A Simple Graph Neural Network from Scratch

Goals :

  1. An illustration of GCN for graph classification
  2. A toy application to Letter classification
  3. A lecture on Structured Machine Learning

Author: Romain Raveaux (romain.raveaux@univ-tours.fr)

Acknowledgement

  1. Datasets and functions to read data are taken from http://gmprdia.univ-lr.fr/

Install requirements

The lecture

The content of the is notebook is based on the following lectures : Supervised Machine Learning for structured input/output: Polytech, Tours

  • 1. Introduction to supervised Machine Learning: A probabilistic introduction PDF

  • 2. Connecting local models : The case of chains PDF slides

  • 3. Connecting local models : Beyond chains and trees.PDF slides

  • 4. Machine Learning and Graphs : Introduction and problems PDF slides

  • 5. Graph Neural Networks.

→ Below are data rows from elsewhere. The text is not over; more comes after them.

--- src/rtl/error_checker_ctrl_n.sv ---
// Sequencer for a multi-pass error-accumulation datapath: clears, loads and steps through samples.
// Optional abort input/aborted output enabled by defining ERR_CHK_ABORT_EN.
`timescale 1ns/1ps
module error_checker_ctrl_n #(
  parameter int N_SAMPLES = 150,
  parameter int IDX_W     = 8,
  parameter int WAIT_CYC  = 1,
  parameter int N_PASSES  = 1
) (
  input  logic             clk,
  input  logic             rst,
  input  logic             start,
`ifdef ERR_CHK_ABORT_EN
  input  logic             abort,
  output logic             aborted,
`endif
  output logic             ready,
  output logic             clrErr,
  output logic             ldErr,
  output logic [IDX_W-1:0] idx,
  output logic             pass_end,
  output logic             done
);

  typedef enum logic [2:0] {
    IDLE = 3'd0,
    INIT = 3'd1,
    LOAD = 3'd2,
    STEP = 3'd3,
    WAIT = 3'd4,
    DONE = 3'd5
  } state_t;

  localparam logic [IDX_W-1:0] IDX_LAST  = IDX_W'(N_SAMPLES - 1);
  localparam logic [3:0]       WAIT_LAST = 4'((WAIT_CYC > 0) ? (WAIT_CYC - 1) : 0);
  localparam logic [7:0]       PASS_LAST = 8'(N_PASSES - 1);

  state_t           state_reg, state_next;
  logic [IDX_W-1:0] idx_reg, idx_next;
  logic [7:0]       pass_reg, pass_next;
  logic [3:0]       wcnt_reg, wcnt_next;
  logic             aborted_reg, aborted_next;

  always_ff @(posedge clk or posedge rst) begin
    if (rst) begin
      state_reg   <= IDLE;
      idx_reg     <= '0;
      pass_reg    <= '0;
      wcnt_reg    <= '0;
      aborted_reg <= 1'b0;
    end else begin
      state_reg   <= state_next;
      idx_reg     <= idx_next;
      pass_reg    <= pass_next;
      wcnt_reg    <= wcnt_next;
      aborted_reg <= aborted_next;
    end
  end

  always_comb begin
    state_next   = state_reg;
    idx_next     = idx_reg;
    pass_next    = pass_reg;
    wcnt_next    = wcnt_reg;
    aborted_next = 1'b0;
    case (state_reg)
      IDLE: if (start) state_next = INIT;
      INIT: begin
        idx_next   = '0;
        wcnt_next  = '0;
        state_next = LOAD;
      end
      LOAD: state_next = STEP;
      STEP: begin
        if (idx_reg == IDX_LAST) begin
          if (pass_reg < PASS_LAST) begin
            pass_next  = pass_reg + 8'd1;
            state_next = INIT;
          end else begin
            state_next = DONE;
          end
        end else begin
          idx_next   = idx_reg + IDX_W'(1);
          state_next = (WAIT_CYC > 0) ? WAIT : LOAD;
        end
      end
      WAIT: begin
        if (wcnt_reg == WAIT_LAST) begin
          wcnt_next  = '0;
          state_next = LOAD;
        end else begin
          wcnt_next = wcnt_reg + 4'd1;
        end
      end
      DONE: begin
        pass_next  = '0;
        state_next = IDLE;
      end
      default: begin
        idx_next   = '0;
        pass_next  = '0;
        wcnt_next  = '0;
        state_next = IDLE;
      end
    endcase
`ifdef ERR_CHK_ABORT_EN
    // Abort overrides every transition computed above.
    if (abort && (state_reg != IDLE)) begin
      state_next   = IDLE;
      idx_next     = '0;
      pass_next    = '0;
      wcnt_next    = '0;
      aborted_next = 1'b1;
    end
`endif
  end

  assign ready    = (state_reg == IDLE);
  assign clrErr   = (state_reg == INIT);
  assign ldErr    = (state_reg == LOAD);
  assign done     = (state_reg == DONE);
  assign pass_end = (state_reg == STEP) && (idx_reg == IDX_LAST);
  assign idx      = idx_reg;
`ifdef ERR_CHK_ABORT_EN
  assign aborted  = aborted_reg;
`endif

endmodule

PDF slides

  • 6. Graph Kernels. PDF slides

In [1]:
#!pip install networkx
#!pip install torch
#!pip install scipy
#!pip install matplotlib

Download Data

Letter Database

Graphs that represent distorted letter drawings. They consider the 15 capital letters of the Roman alphabet that consist of straight lines only (A, E, F, H, I, K, L, M, N, T, V, W, X, Y, Z). Each node is labeled with a two-dimensional attribute giving its position relative to a reference coordinate system. Edges are unlabeled. The graph database consists of a training set, a validation set, and a test set of size 750 each. Also, three levels of distortions are provided.

This dataset is part of IAM Graph Database Repository and it is also linked in the IAPR TC15 resources.

It can be considered as a TOY EXAMPLE for graph classification.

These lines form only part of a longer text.